第十三話『恩を返す』-実業家・雨宮敬次郎-
2015-11-28 09:49

第十三話『恩を返す』-実業家・雨宮敬次郎-

軽井沢のほぼ中央に位置する、離山。
その麓に今も残る、大邸宅があります。
文化遺産に登録されている、旧雨宮邸。
大きな構えの武家門をくぐると、森のように木々がそびえています。
広い庭のその先にあるのは、雨宮御殿と呼ばれた屋敷。
その持ち主だった雨宮敬次郎は、かの大隈重信に、畏怖と尊敬を持って「天下の雨敬」と呼ばれました。
実業家にして鉄道王。
雨宮は、軽井沢の風景を変えた男として、その名を後世に残しています。
今や軽井沢の風物となった落葉松。
荒涼とした大地、火山灰と岩に覆われた荒れ野に、700万本の落葉松を植えたのが、彼でした。

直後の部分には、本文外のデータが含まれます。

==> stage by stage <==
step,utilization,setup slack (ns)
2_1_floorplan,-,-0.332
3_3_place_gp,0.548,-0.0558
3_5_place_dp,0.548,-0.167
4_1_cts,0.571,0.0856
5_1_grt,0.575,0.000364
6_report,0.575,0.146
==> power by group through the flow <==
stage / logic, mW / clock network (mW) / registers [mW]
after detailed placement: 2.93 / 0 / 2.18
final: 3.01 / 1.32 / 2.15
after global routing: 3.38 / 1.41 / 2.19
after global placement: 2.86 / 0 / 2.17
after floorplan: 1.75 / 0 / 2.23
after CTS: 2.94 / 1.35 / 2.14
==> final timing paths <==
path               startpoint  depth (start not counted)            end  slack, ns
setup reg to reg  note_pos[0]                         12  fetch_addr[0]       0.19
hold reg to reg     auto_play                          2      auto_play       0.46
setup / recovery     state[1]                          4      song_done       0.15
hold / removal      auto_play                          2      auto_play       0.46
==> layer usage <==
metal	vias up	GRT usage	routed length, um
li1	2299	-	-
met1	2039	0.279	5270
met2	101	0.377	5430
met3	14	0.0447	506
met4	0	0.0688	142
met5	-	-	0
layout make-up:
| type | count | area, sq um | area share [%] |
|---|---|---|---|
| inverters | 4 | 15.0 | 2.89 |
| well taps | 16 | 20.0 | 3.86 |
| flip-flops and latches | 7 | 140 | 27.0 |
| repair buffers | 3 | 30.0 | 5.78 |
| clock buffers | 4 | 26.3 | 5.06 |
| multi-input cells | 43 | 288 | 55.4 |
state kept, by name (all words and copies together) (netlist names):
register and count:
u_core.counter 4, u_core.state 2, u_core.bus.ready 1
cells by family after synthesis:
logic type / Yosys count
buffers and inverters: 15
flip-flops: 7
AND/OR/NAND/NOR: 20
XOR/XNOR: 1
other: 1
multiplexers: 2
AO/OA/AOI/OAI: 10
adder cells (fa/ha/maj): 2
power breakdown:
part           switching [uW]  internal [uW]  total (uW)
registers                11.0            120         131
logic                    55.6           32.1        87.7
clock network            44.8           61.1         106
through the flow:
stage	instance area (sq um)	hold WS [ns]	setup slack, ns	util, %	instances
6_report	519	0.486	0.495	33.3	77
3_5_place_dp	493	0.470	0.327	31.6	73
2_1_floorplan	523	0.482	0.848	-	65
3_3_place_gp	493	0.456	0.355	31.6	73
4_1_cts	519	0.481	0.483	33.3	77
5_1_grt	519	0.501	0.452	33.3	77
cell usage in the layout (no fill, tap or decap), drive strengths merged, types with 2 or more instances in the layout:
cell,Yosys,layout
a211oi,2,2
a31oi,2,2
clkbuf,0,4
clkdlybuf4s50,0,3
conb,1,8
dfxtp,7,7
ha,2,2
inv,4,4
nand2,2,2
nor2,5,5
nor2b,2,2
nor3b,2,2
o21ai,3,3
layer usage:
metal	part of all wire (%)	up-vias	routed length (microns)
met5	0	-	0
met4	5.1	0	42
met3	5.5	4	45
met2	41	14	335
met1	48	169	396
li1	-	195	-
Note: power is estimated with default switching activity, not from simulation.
File: src/rtl/jt89_wr_sched.sv
// Write scheduler in front of the jt89 PSG register port.
// Two requesters (A, B) each feed a small byte FIFO. One shared wr_n/din bus
// carries their bytes as clean pulses: wr_n is low for WR_LOW cycles, then high
// for at least WR_GAP cycles. A latch byte (bit7=1) locks the bus to its
// requester so that the following data bytes are not split by the other side.
// Ports:
//   clk, rst            clock, synchronous active-high reset
//   a_din/a_valid/a_ready  requester A byte stream (ready = FIFO not full)
//   b_din/b_valid/b_ready  requester B byte stream
//   psg_din, psg_wr_n   to jt89 din / wr_n
//   idle                both FIFOs empty and scheduler in IDLE
module jt89_wr_sched #(
   parameter int unsigned DEPTH   = 4,
   parameter int unsigned WR_LOW  = 2,
   parameter int unsigned WR_GAP  = 2,
   parameter int unsigned LOCK_TO = 64
) (
   input  logic       clk,
   input  logic       rst,
   input  logic [7:0] a_din,
   input  logic       a_valid,
   output logic       a_ready,
   input  logic [7:0] b_din,
   input  logic       b_valid,
   output logic       b_ready,
   output logic [7:0] psg_din,
   output logic       psg_wr_n,
   output logic       idle
);

   localparam int unsigned PW   = (DEPTH > 1) ? $clog2(DEPTH) : 1;
   localparam int unsigned CW   = $clog2(DEPTH + 1);
   localparam int unsigned CMAX = (WR_LOW > WR_GAP) ? WR_LOW : WR_GAP;
   localparam int unsigned CNTW = (CMAX > 1) ? $clog2(CMAX) : 1;
   localparam int unsigned TOW  = (LOCK_TO > 1) ? $clog2(LOCK_TO) : 1;

   localparam logic [1:0] S_IDLE = 2'd0;
   localparam logic [1:0] S_LOW  = 2'd1;
   localparam logic [1:0] S_GAP  = 2'd2;

   // FIFO storage, index 0 = A, 1 = B
   logic [7:0]    mem_q  [2][DEPTH];
   logic [PW-1:0] wp_q   [2];
   logic [PW-1:0] rp_q   [2];
   logic [CW-1:0] fcnt_q [2];

   logic [7:0]    din_c  [2];
   logic [7:0]    head_c [2];
   logic [1:0]    vld_c, full_c, ne_c, push_c, pop_c;

   // Scheduler state
   logic [1:0]      state_q, state_d;
   logic [CNTW-1:0] cnt_q, cnt_d;
   logic [7:0]      din_q, din_d;
   logic            wr_n_q, wr_n_d;
   logic            lock_q, lock_d;
   logic            owner_q, owner_d;
   logic            last_q, last_d;
   logic [TOW-1:0]  to_q, to_d;
   logic            sel_c, sel_vld_c, rel_c;

   assign din_c[0] = a_din;
   assign din_c[1] = b_din;
   assign vld_c    = {b_valid, a_valid};

   // FIFO status decode
   always_comb begin
      for (int r = 0; r < 2; r++) begin
         full_c[r] = (fcnt_q[r] == CW'(DEPTH));
         ne_c[r]   = (fcnt_q[r] != '0);
         push_c[r] = vld_c[r] & ~full_c[r];
         head_c[r] = mem_q[r][rp_q[r]];
      end
   end

   // FIFO storage write; contents need no reset
   always_ff @(posedge clk) begin
      for (int r = 0; r < 2; r++) begin
         if (push_c[r]) mem_q[r][wp_q[r]] <= din_c[r];
      end
   end

   // FIFO pointers and occupancy
   always_ff @(posedge clk) begin
      if (rst) begin
         for (int r = 0; r < 2; r++) begin
            wp_q[r]   <= '0;
            rp_q[r]   <= '0;
            fcnt_q[r] <= '0;
         end
      end else begin
         for (int r = 0; r < 2; r++) begin
            if (push_c[r]) wp_q[r] <= wp_q[r] + PW'(1);
            if (pop_c[r])  rp_q[r] <= rp_q[r] + PW'(1);
            case ({push_c[r], pop_c[r]})
               2'b10:   fcnt_q[r] <= fcnt_q[r] + CW'(1);
               2'b01:   fcnt_q[r] <= fcnt_q[r] - CW'(1);
               default: fcnt_q[r] <= fcnt_q[r];
            endcase
         end
      end
   end

   // Scheduler state register
   always_ff @(posedge clk) begin
      if (rst) begin
         state_q <= S_IDLE;
         cnt_q   <= '0;
         din_q   <= '0;
         wr_n_q  <= 1'b1;
         lock_q  <= 1'b0;
         owner_q <= 1'b0;
         last_q  <= 1'b1;
         to_q    <= '0;
      end else begin
         state_q <= state_d;
         cnt_q   <= cnt_d;
         din_q   <= din_d;
         wr_n_q  <= wr_n_d;
         lock_q  <= lock_d;
         owner_q <= owner_d;
         last_q  <= last_d;
         to_q    <= to_d;
      end
   end

   // Next state: arbitration, pulse timing, lock handling
   always_comb begin
      state_d   = state_q;
      cnt_d     = cnt_q;
      din_d     = din_q;
      wr_n_d    = wr_n_q;
      lock_d    = lock_q;
      owner_d   = owner_q;
      last_d    = last_q;
      to_d      = to_q;
      pop_c     = 2'b00;
      sel_c     = 1'b0;
      sel_vld_c = 1'b0;
      rel_c     = 1'b0;

      case (state_q)
         S_IDLE: begin
            if (lock_q) begin
               if (ne_c[owner_q]) begin
                  if (!head_c[owner_q][7]) begin
                     sel_vld_c = 1'b1;
                     sel_c     = owner_q;
                  end else begin
                     // a new latch from the owner ends its own lock
                     rel_c = 1'b1;
                  end
               end else if (to_q == TOW'(LOCK_TO - 1)) begin
                  lock_d = 1'b0;
                  to_d   = '0;
               end else begin
                  to_d = to_q + TOW'(1);
               end
            end
            if (!lock_q || rel_c) begin
               if (ne_c[0] && ne_c[1]) begin
                  sel_vld_c = 1'b1;
                  sel_c     = ~last_q;
               end else if (ne_c[0]) begin
                  sel_vld_c = 1'b1;
                  sel_c     = 1'b0;
               end else if (ne_c[1]) begin
                  sel_vld_c = 1'b1;
                  sel_c     = 1'b1;
               end
            end
            if (sel_vld_c) begin
               pop_c[sel_c] = 1'b1;
               din_d        = head_c[sel_c];
               wr_n_d       = 1'b0;
               cnt_d        = CNTW'(WR_LOW - 1);
               state_d      = S_LOW;
               last_d       = sel_c;
               to_d         = '0;
               lock_d       = head_c[sel_c][7] | (lock_q & ~rel_c);
               if (head_c[sel_c][7]) owner_d = sel_c;
            end
         end
         S_LOW: begin
            if (cnt_q == '0) begin
               wr_n_d  = 1'b1;
               cnt_d   = CNTW'(WR_GAP - 1);
               state_d = S_GAP;
            end else begin
               cnt_d = cnt_q - CNTW'(1);
            end
         end
         S_GAP: begin
            if (cnt_q == '0) state_d = S_IDLE;
            else             cnt_d   = cnt_q - CNTW'(1);
         end
         default: state_d = S_IDLE;
      endcase
   end

   assign a_ready  = ~full_c[0];
   assign b_ready  = ~full_c[1];
   assign psg_din  = din_q;
   assign psg_wr_n = wr_n_q;
   assign idle     = (state_q == S_IDLE) & ~ne_c[0] & ~ne_c[1];

endmodule

File: config.mk
export PLATFORM = sky130hd
export DESIGN_NAME = jt89_wr_sched
export DESIGN_NICKNAME = d
export VERILOG_FILES = /design/src/rtl/jt89_wr_sched.sv
export SDC_FILE = /design/constraint.sdc
export NUM_CORES = 1
export LEC_CHECK = 0
export CAP_MARGIN = 20
export CORE_UTILIZATION = 58
export DETAILED_ROUTE_END_ITERATION = 8
export PLACE_DENSITY = 0.79
export SETUP_SLACK_MARGIN = 0.02
export SYNTH_ARGS = -nofsm -noshare
export SYNTH_HDL_FRONTEND = slang
export SYNTH_SLANG_ARGS = --single-unit
File: constraint.sdc
create_clock -name clk -period 3.7 [get_ports clk]
set_input_delay 0.74 -clock clk [delete_from_list [all_inputs] [get_ports clk]]
set_output_delay 0.74 -clock clk [all_outputs]
set_load 0.01 [all_outputs]
==> reports/results.tsv <==
metric	value	unit
post_synth_num_cell_types	47	
maxSlewHeadroom	66.51	%
clk_root_buffer_cell	sky130_fd_sc_hd__clkbuf_8	
number_of_fill_cells	496	
final_layout_size_suffix_gt1_share	12.97	%
path_clk_slew	0.09	ns
io_buffer_count	31	
hp-class	reg -> reg	
p_leak	1.836	nW
cts_made_buffers	9	
yosys.area.top_type	sky130_fd_sc_hd__edfxtp_1	
synthesized_instance_count	333	
fin_area	5055	sq um
ant_nets	0	
start_util	60.93	%
r2r_setup_slack	0.39	ns
comb_power_share	39.1	%
synth_edf_count	78	
syn_to_final_growth	13.17	%
grt_antenna_before_repair	0	
timing.max_cap.violations	0	
reg2reg_from	rp_q[0][3]	
syn-cell-area	4467	sq um
fraction_of_the_cycle_the_final_worst_path_needs	89.39	%
synth_ff_type	sky130_fd_sc_hd__edfxtp_1	
placed_cell_area	4860	sq um
tritoncts	yes	
final_common_cell	sky130_fd_sc_hd__edfxtp_1	
critical_path.reg2reg.endpoint	fcnt_q[0][2]	
ir_worst_vdd	0.3622	mV
floorplan.die_area	8056	sq um
layout.nets	403	
dp_wirelength	5.698	mm
cts.sink_count	99	
postRouteWirelength	8.127	mm
die_width	89.76	microns
io_pins	32	
firstDrtPassIters	7	
startpoint	rp_q[0][3]	
finalSetupViolCount	0	
dr.first_iter.drc_count	182	
cp_max_fo	11	
synth.yosys.seq_area_share	61.85	%
seq_power_share	42.9	%
depth_of_the_most_critical_reg_to_reg_path	10	
ys_seq_elements	99	
pwr_density_cell	772.0	nW/um^2
antennaDiodeCount	0	
vias_per_cell	5.908	
num_rows	31	
worstSetupStartpointType	register	
gp_routability_congestion	0.8390	
route.detailed.drc	0	
final_max_slew_viol_count	0	
grt_setup_unrepaired	no	
crit_type	reg -> reg	
finalHoldViolations	0	
final_cell_mix	sky130_fd_sc_hd__edfxtp_1, sky130_fd_sc_hd__a21oi_1, sky130_fd_sc_hd__clkdlybuf4s50_1	
syn_avg_cell_area	13.41	sq um
netlist.area_leader.share	52.44	%
status	completed	
intPower	0.002491	W
wl_per_cell	17.33	microns
clock_path_buffers	2	
tightestPinTransition	0.5024	ns
coreArea	7331	sq um
grt_max_degree	21	
synthesis.yosys.warnings	0	
clock_power_share	18.0	%
async_reset_ff_share	0	%
num_vias	2771	
swShare	36.18	%
grt_use_total	22.18	%
timing.clock.skew	0.006822	ns
vias_in_the_first_global_route	2813	
post_cts_hold_buffer_count	0	
cts_resized	0	
grt_pass1_wl	13.68	mm
cts_setup_buffers	0	
worstSkewPairLatency	0.36	ns
clock.fmax	302.4	MHz
total_switching_power	0.001412	W
worst_ep_arrival_time	3.53	ns
end_kind	register	
setup.worst_path.end	fcnt_q[0][2]	
ctsHtreeMaxLevel	3	
cells_taking_the_most_area_after_synthesis	sky130_fd_sc_hd__edfxtp_1, sky130_fd_sc_hd__dfxtp_1, sky130_fd_sc_hd__mux4_2	
mappedNetlistNets	370	
cp.required	3.92	ns
die_y	89.76	microns
globalRoute.totalOverflow	0	
setup-tns-final	0	ns
clock_period_minus_final_worst_setup_slack	3.307	ns
## logic make-up (layout without fill, tap and decap cells)
kind of cell,count (synthesis),count (layout),synth area share [%]
flops,99,99,61.85
simple gates,91,91,10.67
compound gates,69,69,9.076
buf+inv,33,70,3.613
mux,21,21,9.272
fa+ha+maj,17,17,4.930
xor+xnor,3,3,0.5883
## sequential cells by signal (all words and copies together) (netlist names)
| name | count |
|---|---|
| owner_q | 1 |
| cnt_q | 1 |
| state_q | 2 |
| last_q | 1 |
| to_q | 6 |
| mem_q | 64 |
| psg_wr_n | 1 |
| lock_q | 1 |
| rp_q | 4 |
| fcnt_q | 6 |
| wp_q | 4 |
| psg_din | 8 |
## power groups by stage
stage / Combinational (W) / Sequential (W) / Clock (W)
after floorplan: 0.00119 / 0.00160 / 0
after global placement: 0.00147 / 0.00169 / 0
after detailed placement: 0.00152 / 0.00169 / 0
after CTS: 0.00153 / 0.00167 / 0.000713
after global routing: 0.00171 / 0.00171 / 0.000750
final: 0.00153 / 0.00167 / 0.000702
## worst min path at each step
| stage | start | end | slack, ns | depth (start not counted) |
|---|---|---|---|---|
| final | to_q[1] | to_q[1] | 0.50 | 2 |
| after floorplan | to_q[5] | to_q[5] | 0.44 | 1 |
| after global placement | to_q[5] | to_q[5] | 0.46 | 1 |
| after detailed placement | to_q[1] | to_q[1] | 0.48 | 2 |
| after global routing | to_q[5] | to_q[5] | 0.54 | 1 |
| after CTS | to_q[1] | to_q[1] | 0.50 | 2 |
## synthesized netlist by cell type (all sizes together) (2+ instances only)
cell and count:
dfxtp 21, and3 15, mux2 3, nor2 18
xnor2 2, buf 9, a311oi 2, mux4 16
inv 16, nand3b 3, ha 16, nor2b 2
nand4 2, o31ai 2, nor3 11, nand2b 4
o21a 3, o21ai 21, clkbuf 8, a21oi 33
edfxtp 78, nand3 7, nand2 22, mux2i 2
and3b 2, and2 2
## final cells by class
cell class | count | area (sq um) | share of cell area, %
clock buffers | 9 | 123.9 | 2.450
clock inverters | 6 | 71.32 | 1.411
inverters | 16 | 60.06 | 1.188
multi-input cells | 201 | 1543 | 30.52
flip-flops and latches | 99 | 2763 | 54.65
well taps | 99 | 123.9 | 2.450
repair buffers | 39 | 370.4 | 7.327
## per-stage QoR
stage               power [W]  hold WS (ns)  std cells  utilization (%)  setup WS, ns
floorplan            0.002783        0.4421        333                -        0.7323
global placement     0.003162        0.4589        454            66.29        0.5995
detailed placement   0.003209        0.4835        454            66.29        0.4746
CTS                  0.003910        0.4972        469            68.95        0.4291
global route         0.004166        0.5363        469            68.95        0.1625
finish               0.003903        0.4980        469            68.95        0.3926
## per-layer routing
layer	vias up	global-route usage, %	part of all wire [%]
met5	-	0	0
met2	71	35.32	49
met3	10	5.415	4.5
met1	1366	29.49	45
met4	0	9.016	1.9
li1	1324	-	-
## worst max-delay path, stage by stage, from the launching register on
cell and delay (ns):
sky130_fd_sc_hd__edfxtp_1 0.67, sky130_fd_sc_hd__mux2i_1 0.16, sky130_fd_sc_hd__a222oi_1 0.45, sky130_fd_sc_hd__o21ai_0 0.18
sky130_fd_sc_hd__nor2_1 0.26, sky130_fd_sc_hd__ha_1 0.27, sky130_fd_sc_hd__nand2_1 0.12, sky130_fd_sc_hd__fa_1 0.45
sky130_fd_sc_hd__xor2_1 0.16, sky130_fd_sc_hd__mux2_2 0.36, sky130_fd_sc_hd__nor2_1 0.09
No activity file was read; power rests on OpenSTA's default activity.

家畜を育てたり、ぶどう作りを試みたり、雨宮は、軽井沢を豊かな土地にするために、心血をそそぎました。
かつて病気だった自分を優しく迎えてくれた風、空、ひとびと。
彼なりの恩返しは、かなりスケールの大きなものでした。
美しい軽井沢の風景をつくった男、雨宮敬次郎が後世の我々に伝えたい、yesとは・・・。